How to complete this task
Throughout the records below, find the lines with the string "pmux" and give how many there are, nothing else.

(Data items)

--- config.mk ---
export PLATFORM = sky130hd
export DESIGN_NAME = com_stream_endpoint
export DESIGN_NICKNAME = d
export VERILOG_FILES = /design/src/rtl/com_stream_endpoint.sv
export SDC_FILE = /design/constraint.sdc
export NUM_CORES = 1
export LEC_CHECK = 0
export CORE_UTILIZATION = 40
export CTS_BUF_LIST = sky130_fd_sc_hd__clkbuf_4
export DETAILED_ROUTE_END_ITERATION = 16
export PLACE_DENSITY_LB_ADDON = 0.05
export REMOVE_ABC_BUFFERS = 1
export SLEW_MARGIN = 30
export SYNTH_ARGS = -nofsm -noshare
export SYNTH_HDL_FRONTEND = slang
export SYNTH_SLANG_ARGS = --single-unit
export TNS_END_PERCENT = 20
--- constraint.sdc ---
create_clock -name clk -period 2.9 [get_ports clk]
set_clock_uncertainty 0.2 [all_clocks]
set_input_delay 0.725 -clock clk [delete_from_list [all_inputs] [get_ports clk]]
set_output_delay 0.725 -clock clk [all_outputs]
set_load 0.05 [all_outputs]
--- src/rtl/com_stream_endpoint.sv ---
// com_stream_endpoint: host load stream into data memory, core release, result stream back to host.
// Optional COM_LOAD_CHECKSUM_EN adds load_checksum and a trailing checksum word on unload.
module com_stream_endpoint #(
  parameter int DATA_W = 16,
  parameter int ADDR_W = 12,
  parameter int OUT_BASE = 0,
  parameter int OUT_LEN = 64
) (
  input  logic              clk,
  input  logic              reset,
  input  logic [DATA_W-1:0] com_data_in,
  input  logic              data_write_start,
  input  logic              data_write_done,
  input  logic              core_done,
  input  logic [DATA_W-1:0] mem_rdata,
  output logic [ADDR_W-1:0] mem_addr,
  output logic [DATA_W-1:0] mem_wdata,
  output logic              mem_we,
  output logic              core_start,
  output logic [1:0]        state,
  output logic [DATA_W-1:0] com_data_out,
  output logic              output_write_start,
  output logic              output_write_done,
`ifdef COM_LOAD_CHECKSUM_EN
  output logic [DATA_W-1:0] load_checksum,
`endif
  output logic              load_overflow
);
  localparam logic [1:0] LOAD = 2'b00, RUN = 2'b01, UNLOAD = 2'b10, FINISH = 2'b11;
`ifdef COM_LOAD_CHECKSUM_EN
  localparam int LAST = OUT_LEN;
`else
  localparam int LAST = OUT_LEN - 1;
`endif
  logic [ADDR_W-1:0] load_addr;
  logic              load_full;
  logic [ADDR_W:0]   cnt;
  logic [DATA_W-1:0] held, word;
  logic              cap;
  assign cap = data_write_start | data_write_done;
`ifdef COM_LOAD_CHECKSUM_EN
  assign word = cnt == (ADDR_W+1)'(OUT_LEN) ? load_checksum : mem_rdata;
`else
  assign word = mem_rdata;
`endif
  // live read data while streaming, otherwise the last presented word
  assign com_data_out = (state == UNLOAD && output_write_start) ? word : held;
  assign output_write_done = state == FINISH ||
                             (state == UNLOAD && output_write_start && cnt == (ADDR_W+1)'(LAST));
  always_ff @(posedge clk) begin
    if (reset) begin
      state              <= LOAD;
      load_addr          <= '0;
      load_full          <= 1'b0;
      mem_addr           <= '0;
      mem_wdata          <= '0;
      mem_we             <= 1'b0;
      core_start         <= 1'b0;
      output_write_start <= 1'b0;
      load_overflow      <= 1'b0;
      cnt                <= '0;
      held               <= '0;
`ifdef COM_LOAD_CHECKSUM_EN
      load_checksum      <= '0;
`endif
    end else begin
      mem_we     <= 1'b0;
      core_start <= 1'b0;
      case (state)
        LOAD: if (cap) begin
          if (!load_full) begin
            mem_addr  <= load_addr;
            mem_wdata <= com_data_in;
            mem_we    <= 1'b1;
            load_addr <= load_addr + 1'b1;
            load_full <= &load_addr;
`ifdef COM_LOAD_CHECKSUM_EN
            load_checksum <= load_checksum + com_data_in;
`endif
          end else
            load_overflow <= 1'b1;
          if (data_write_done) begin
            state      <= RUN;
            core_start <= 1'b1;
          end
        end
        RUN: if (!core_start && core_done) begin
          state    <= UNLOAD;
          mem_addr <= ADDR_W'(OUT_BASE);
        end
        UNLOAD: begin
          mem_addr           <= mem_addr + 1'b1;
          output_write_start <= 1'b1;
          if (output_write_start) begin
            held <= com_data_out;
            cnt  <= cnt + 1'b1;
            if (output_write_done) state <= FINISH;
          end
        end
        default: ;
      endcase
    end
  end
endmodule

...

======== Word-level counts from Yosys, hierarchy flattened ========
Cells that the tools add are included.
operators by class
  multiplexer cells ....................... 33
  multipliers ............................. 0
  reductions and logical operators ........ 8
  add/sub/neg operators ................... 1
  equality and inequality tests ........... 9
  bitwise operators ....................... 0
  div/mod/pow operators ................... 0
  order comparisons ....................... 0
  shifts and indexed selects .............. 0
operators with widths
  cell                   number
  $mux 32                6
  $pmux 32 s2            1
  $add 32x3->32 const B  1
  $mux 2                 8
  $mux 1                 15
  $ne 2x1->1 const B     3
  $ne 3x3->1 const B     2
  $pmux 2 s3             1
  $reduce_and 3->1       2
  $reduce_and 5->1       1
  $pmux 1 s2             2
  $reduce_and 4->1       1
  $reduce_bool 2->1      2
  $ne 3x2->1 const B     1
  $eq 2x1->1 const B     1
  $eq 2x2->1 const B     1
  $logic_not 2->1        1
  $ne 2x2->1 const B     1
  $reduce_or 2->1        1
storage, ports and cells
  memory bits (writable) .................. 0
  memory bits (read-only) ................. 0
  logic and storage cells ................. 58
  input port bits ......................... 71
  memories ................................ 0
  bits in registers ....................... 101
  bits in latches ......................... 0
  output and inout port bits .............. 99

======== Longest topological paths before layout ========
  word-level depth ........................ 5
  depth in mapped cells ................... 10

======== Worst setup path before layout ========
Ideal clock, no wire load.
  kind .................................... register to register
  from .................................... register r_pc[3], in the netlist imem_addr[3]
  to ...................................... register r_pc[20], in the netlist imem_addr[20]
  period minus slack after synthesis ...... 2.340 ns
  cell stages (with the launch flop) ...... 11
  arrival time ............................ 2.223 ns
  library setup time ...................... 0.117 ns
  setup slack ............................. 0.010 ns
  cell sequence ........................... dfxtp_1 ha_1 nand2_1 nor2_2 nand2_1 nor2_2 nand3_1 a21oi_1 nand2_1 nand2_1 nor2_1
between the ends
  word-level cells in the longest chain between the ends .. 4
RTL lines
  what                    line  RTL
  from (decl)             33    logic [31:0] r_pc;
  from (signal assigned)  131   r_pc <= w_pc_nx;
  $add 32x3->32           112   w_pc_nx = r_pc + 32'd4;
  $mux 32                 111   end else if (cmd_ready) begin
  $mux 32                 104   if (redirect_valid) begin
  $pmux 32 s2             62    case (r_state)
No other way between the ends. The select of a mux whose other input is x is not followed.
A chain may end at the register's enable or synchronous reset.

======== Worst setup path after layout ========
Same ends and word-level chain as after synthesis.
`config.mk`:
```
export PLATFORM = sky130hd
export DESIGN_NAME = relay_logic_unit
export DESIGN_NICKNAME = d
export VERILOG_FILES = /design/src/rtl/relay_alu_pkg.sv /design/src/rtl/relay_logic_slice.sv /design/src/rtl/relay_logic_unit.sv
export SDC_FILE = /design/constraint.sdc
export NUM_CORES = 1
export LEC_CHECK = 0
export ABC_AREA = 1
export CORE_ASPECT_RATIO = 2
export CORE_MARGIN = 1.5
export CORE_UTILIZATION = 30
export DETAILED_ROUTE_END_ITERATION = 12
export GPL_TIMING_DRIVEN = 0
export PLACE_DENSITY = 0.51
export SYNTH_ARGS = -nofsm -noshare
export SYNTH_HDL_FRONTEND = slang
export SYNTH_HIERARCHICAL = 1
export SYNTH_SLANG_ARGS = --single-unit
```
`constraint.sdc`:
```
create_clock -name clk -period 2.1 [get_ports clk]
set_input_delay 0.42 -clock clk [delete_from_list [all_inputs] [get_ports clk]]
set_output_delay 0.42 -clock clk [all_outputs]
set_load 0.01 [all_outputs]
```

Task response
4